Top Biden administration officials on Thursday outlined steps taken to confront the increase in cyber threats against the nation, including through strengthening key critical infrastructure groups.
National Cyber Director Chris Inglis detailed these steps in both a strategic intent document issued by the White House and an op-ed in The Wall Street Journal, prioritizing issues including enhancing federal cybersecurity efforts, improving public-private coordination and shoring up resources and resilience to face cyber threats.
Inglis also spoke about the strategic intent document during an event at the Center for Strategic and International Studies (CSIS).
“It’s really a statement of what we intend to be held accountable for, contributions we intend to make that complement what the National Security Council does, what the Office of Management and Budget does, the sector risk management agencies, and so on and so forth,” Inglis said Thursday.
Inglis is the first national cyber director. The role was created by last year’s annual National Defense Authorization Act over two years after the previous White House cybersecurity coordinator position was eliminated under the Trump administration.
Inglis was unanimously confirmed by the Senate to the office in June. His confirmation came on the heels of a difficult year in cyberattacks that included the SolarWinds hack and ransomware attacks on groups including Colonial Pipeline and meat producer JBS USA.
The strategic intent document underlined the urgency of the moment and the need to enhance federal cyber coordination.
“We must confront issues like these today since they will only become more difficult to fix tomorrow, and will be the problems our grandchildren point to when they ask what we did when we had the helm,” the document reads.
As part of efforts to strengthen federal cybersecurity, Inglis announced Thursday that Federal Chief Information Security Officer (CSIO) Chris DeRusha would also take on the role of deputy national cyber director for federal cybersecurity.
“That is not a subjugation of his authorities to the national cyber director, it’s an alignment and a harmonization, such that we’ll make sure that what we do we do together,” Inglis said at CSIS. “If you are a CISO in the federal enterprise, we are finishing each other's sentences. We are not going to give conflicting guidance, it will always be complementary.”
Inglis spoke alongside Anne Neuberger, the deputy national security adviser for cyber and emerging technology, who teased the administration’s upcoming national cyber strategy, which Neuberger said will include “three lines of effort.”
These efforts will include strengthening domestic resilience against cyber threats, leading internationally on cybersecurity issues and making it a priority, and ensuring that the government has the necessary cybersecurity capabilities.
Neuberger also discussed the administration’s efforts to strengthen specific sectors against attacks, which have so far included a 100-day sprint to secure the electric grid.

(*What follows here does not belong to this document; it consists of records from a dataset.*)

**src/rtl/i2c_bus_monitor.sv**
```systemverilog
// i2c_bus_monitor: passive I2C decoder that reports START/STOP and each received byte with its ACK.
module i2c_bus_monitor #(
    parameter int FILTER_LEN = 3,
    parameter int CNT_WIDTH  = 8
) (
    input  logic                 clk,
    input  logic                 reset,
    input  logic                 enable,
    input  logic                 sda_in,
    input  logic                 scl_in,
    input  logic [6:0]           match_addr,
    output logic                 start_det,
    output logic                 stop_det,
    output logic                 byte_valid,
    output logic [7:0]           byte_data,
    output logic                 byte_ack,
    output logic                 byte_is_addr,
    output logic                 addr_match,
    output logic                 frame_err,
    output logic                 bus_busy,
    output logic [CNT_WIDTH-1:0] byte_cnt
);
    localparam int FW = $clog2(FILTER_LEN + 1);
    typedef enum logic [1:0] {IDLE, ADDR, DATA, WAIT} state_t;
    state_t             state;
    logic [1:0]         s1, s2, filt, prev;  // bit 0 = SDA, bit 1 = SCL
    logic [1:0][FW-1:0] fcnt;
    logic [3:0]         bit_cnt;
    logic [7:0]         shreg;
    logic               start_c, stop_c, scl_rise, in_byte;

    always_ff @(posedge clk or negedge reset) begin
        if (!reset) begin
            s1   <= '1;
            s2   <= '1;
            filt <= '1;
            prev <= '1;
            fcnt <= '0;
        end else begin
            s1   <= {scl_in, sda_in};
            s2   <= s1;
            prev <= filt;
            for (int i = 0; i < 2; i++)
                if (s2[i] == filt[i])
                    fcnt[i] <= '0;
                else if (fcnt[i] == FW'(FILTER_LEN - 1)) begin
                    filt[i] <= s2[i];
                    fcnt[i] <= '0;
                end else
                    fcnt[i] <= fcnt[i] + FW'(1);
        end
    end

    // SCL held high across both cycles also excludes a simultaneous SCL edge
    assign start_c  = filt[1] && prev[1] && prev[0] && !filt[0];
    assign stop_c   = filt[1] && prev[1] && !prev[0] && filt[0];
    assign scl_rise = filt[1] && !prev[1];
    assign in_byte  = state == ADDR || state == DATA;

    always_ff @(posedge clk or negedge reset) begin
        if (!reset) begin
            state        <= IDLE;
            bit_cnt      <= '0;
            shreg        <= '0;
            start_det    <= 1'b0;
            stop_det     <= 1'b0;
            byte_valid   <= 1'b0;
            byte_data    <= '0;
            byte_ack     <= 1'b0;
            byte_is_addr <= 1'b0;
            addr_match   <= 1'b0;
            frame_err    <= 1'b0;
            bus_busy     <= 1'b0;
            byte_cnt     <= '0;
        end else begin
            start_det  <= 1'b0;
            stop_det   <= 1'b0;
            byte_valid <= 1'b0;
            frame_err  <= 1'b0;
            if (!enable) begin
                state    <= IDLE;
                bit_cnt  <= '0;
                bus_busy <= 1'b0;
            end else if (start_c) begin
                start_det <= 1'b1;
                frame_err <= in_byte && bit_cnt != 4'd0;
                state     <= ADDR;
                bit_cnt   <= '0;
                byte_cnt  <= '0;
                bus_busy  <= 1'b1;
            end else if (stop_c) begin
                stop_det  <= 1'b1;
                frame_err <= in_byte && bit_cnt != 4'd0;
                state     <= IDLE;
                bit_cnt   <= '0;
                bus_busy  <= 1'b0;
            end else if (scl_rise && in_byte) begin
                if (bit_cnt == 4'd8) begin
                    byte_valid   <= 1'b1;
                    byte_data    <= shreg;
                    byte_ack     <= !filt[0];
                    byte_is_addr <= state == ADDR;
                    addr_match   <= state == ADDR && shreg[7:1] == match_addr;
                    byte_cnt     <= byte_cnt + CNT_WIDTH'(byte_cnt != '1);
                    bit_cnt      <= '0;
                    state        <= filt[0] ? WAIT : DATA;
                end else begin
                    shreg   <= {shreg[6:0], filt[0]};
                    bit_cnt <= bit_cnt + 4'd1;
                end
            end
        end
    end
endmodule
```
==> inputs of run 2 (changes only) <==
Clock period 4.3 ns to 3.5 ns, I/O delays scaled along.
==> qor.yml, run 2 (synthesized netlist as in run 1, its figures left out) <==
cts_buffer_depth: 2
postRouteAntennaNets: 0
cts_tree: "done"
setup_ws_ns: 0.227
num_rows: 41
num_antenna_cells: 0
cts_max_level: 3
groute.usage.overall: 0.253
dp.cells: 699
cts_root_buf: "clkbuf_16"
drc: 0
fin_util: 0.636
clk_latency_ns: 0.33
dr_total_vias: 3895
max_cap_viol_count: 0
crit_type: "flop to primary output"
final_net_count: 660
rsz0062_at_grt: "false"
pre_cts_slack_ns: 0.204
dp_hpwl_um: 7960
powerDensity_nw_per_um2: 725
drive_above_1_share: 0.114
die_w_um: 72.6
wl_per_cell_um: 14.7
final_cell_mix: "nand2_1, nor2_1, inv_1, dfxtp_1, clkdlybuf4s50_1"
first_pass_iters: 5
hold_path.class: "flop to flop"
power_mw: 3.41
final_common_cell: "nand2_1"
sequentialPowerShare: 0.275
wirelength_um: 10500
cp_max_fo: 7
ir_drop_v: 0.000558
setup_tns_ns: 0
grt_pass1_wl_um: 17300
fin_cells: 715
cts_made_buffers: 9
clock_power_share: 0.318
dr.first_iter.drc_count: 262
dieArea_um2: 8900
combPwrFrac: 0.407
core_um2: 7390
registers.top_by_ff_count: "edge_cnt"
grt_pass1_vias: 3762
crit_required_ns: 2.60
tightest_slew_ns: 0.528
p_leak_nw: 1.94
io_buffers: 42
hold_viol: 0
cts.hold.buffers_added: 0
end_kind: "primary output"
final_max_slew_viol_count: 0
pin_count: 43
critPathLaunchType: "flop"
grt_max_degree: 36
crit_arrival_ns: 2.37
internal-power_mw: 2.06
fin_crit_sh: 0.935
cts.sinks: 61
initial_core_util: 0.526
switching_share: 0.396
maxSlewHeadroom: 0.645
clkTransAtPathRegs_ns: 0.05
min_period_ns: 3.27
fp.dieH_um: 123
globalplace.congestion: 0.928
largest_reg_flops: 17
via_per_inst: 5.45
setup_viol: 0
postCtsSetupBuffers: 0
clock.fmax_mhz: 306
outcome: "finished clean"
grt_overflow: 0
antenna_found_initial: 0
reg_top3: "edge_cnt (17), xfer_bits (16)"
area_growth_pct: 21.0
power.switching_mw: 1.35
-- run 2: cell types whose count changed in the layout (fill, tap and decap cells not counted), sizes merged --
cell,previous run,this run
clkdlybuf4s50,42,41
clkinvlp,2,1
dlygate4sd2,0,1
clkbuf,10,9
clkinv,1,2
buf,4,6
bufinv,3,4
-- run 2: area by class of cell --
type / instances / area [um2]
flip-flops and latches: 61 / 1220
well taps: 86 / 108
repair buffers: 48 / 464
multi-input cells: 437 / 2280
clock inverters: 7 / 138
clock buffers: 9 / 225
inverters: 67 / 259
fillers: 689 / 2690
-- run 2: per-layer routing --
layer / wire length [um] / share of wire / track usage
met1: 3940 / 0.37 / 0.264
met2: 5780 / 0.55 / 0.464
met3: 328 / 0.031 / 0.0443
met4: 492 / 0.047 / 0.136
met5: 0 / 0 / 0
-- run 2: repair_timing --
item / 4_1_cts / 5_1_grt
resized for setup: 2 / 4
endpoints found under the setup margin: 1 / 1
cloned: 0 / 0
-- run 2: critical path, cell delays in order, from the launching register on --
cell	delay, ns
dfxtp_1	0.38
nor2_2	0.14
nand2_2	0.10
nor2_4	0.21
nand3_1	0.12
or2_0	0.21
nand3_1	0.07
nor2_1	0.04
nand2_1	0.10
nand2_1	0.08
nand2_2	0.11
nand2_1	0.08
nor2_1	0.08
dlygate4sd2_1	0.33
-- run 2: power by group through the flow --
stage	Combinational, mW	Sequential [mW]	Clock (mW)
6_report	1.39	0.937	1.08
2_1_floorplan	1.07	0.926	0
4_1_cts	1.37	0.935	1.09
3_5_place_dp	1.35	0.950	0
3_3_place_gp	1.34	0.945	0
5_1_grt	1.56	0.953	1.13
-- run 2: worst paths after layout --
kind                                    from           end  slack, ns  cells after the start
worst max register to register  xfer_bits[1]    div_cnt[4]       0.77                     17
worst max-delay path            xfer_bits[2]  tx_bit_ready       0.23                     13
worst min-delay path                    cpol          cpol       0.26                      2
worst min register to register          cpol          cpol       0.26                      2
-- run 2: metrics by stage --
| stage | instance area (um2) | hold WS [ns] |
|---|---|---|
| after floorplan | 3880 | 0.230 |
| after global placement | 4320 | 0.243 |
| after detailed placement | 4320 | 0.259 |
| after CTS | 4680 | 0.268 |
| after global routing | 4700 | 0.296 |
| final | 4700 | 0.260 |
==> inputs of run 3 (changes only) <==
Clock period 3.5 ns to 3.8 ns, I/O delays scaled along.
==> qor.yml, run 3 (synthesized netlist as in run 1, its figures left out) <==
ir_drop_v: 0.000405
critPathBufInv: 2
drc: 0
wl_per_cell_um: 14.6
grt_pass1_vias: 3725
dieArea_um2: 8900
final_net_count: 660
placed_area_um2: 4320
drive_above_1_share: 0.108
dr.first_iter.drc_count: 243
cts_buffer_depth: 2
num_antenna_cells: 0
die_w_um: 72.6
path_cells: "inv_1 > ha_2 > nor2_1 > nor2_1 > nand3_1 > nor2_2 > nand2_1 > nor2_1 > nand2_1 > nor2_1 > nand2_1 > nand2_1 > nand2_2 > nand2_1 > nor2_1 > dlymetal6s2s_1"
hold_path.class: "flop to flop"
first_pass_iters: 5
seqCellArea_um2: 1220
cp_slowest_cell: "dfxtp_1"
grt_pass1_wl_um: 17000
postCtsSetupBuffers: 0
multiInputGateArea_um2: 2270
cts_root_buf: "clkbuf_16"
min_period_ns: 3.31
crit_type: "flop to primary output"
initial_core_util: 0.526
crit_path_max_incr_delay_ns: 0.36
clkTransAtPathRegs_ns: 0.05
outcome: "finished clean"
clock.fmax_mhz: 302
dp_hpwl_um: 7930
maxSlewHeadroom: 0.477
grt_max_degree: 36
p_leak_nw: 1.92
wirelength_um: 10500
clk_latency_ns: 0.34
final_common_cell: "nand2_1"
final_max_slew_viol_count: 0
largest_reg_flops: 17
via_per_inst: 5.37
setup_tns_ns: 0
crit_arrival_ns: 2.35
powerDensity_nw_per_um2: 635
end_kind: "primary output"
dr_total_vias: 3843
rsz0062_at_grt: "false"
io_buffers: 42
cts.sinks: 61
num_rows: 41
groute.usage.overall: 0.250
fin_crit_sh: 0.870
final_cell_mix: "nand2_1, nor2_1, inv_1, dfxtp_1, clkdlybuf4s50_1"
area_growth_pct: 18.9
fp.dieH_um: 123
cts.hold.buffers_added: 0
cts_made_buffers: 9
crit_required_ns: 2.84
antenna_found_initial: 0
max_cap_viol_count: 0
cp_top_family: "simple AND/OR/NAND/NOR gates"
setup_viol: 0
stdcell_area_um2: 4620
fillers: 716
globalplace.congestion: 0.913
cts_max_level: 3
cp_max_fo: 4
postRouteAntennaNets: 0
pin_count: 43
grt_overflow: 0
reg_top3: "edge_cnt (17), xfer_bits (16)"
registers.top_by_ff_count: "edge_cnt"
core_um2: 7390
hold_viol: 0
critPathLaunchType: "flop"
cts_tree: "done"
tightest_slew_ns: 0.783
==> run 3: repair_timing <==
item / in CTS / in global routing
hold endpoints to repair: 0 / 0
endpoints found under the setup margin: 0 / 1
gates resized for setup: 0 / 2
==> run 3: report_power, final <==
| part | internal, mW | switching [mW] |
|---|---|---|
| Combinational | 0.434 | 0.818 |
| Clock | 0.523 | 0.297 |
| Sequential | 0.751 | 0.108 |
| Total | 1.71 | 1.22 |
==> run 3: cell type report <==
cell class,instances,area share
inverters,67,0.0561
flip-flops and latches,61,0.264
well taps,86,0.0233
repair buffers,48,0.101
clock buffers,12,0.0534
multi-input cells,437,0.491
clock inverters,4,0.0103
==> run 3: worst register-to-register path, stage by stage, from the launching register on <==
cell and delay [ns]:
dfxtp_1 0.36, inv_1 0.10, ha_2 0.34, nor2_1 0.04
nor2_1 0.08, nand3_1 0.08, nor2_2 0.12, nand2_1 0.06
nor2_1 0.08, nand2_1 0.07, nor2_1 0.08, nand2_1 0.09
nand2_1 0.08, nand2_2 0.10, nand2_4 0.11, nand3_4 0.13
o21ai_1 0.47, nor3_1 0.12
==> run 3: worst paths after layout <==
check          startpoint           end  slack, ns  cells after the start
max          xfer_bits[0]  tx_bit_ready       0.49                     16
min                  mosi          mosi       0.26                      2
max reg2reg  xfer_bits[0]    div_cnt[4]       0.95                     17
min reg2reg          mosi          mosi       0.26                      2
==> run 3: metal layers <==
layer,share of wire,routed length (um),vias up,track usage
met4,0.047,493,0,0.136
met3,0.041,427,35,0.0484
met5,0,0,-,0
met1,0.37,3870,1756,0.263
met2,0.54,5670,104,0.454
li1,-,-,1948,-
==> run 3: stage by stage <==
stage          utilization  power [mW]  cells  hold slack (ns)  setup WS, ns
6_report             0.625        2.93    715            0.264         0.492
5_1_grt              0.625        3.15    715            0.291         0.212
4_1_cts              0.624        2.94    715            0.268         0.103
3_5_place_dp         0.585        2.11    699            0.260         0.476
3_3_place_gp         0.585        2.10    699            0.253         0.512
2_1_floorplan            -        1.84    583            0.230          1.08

This has resulted, as of the beginning of October, in 150 utilities serving 90 million Americans committing to strengthening their cybersecurity.
She stressed Thursday the need to secure the water sector against attacks, and said the administration was pushing for the Environmental Protection Agency (EPA) to have more authorities in this space.
“Water is a great example. We really need legislation in this area in order to, for example, to give the EPA the authority to mandate practices for water, and indeed there is language we have submitted that we — the administration seeks to be included to ensure the EPA has those authorities,” Neuberger said.
A spokesperson for the White House National Security Council confirmed to The Hill that this effort is being prioritized by the administration, particularly after a recent alert put out by multiple federal agencies warning that water and wastewater facilities were targeted by hackers.
“We recognize that absent legislation there is no comprehensive way to require deployment of security technologies and practices to address the current and near-term threat environment,” the spokesperson said in a statement provided to The Hill. “Water is a specific area where we have recently identified specific threats. The Administration is actively working with Congress to provide ongoing threat information and technical assistance on legislation for critical infrastructure, including water.”
There is current debate on Capitol Hill about requiring certain critical infrastructure groups to report cybersecurity incidents to the federal government.
Both Inglis and Neuberger expressed support for more mandatory cyber standards in certain cases, comparing these to safety and security standards applied to automobiles.
“At some point we have to decide, what are those things that are so essential that they are not discretionary? We therefore have to insist that certain features and certain practices are built in,” Inglis said at CSIS. “We will do this for critical systems and in the digital infrastructure as well, but it will be by exception.”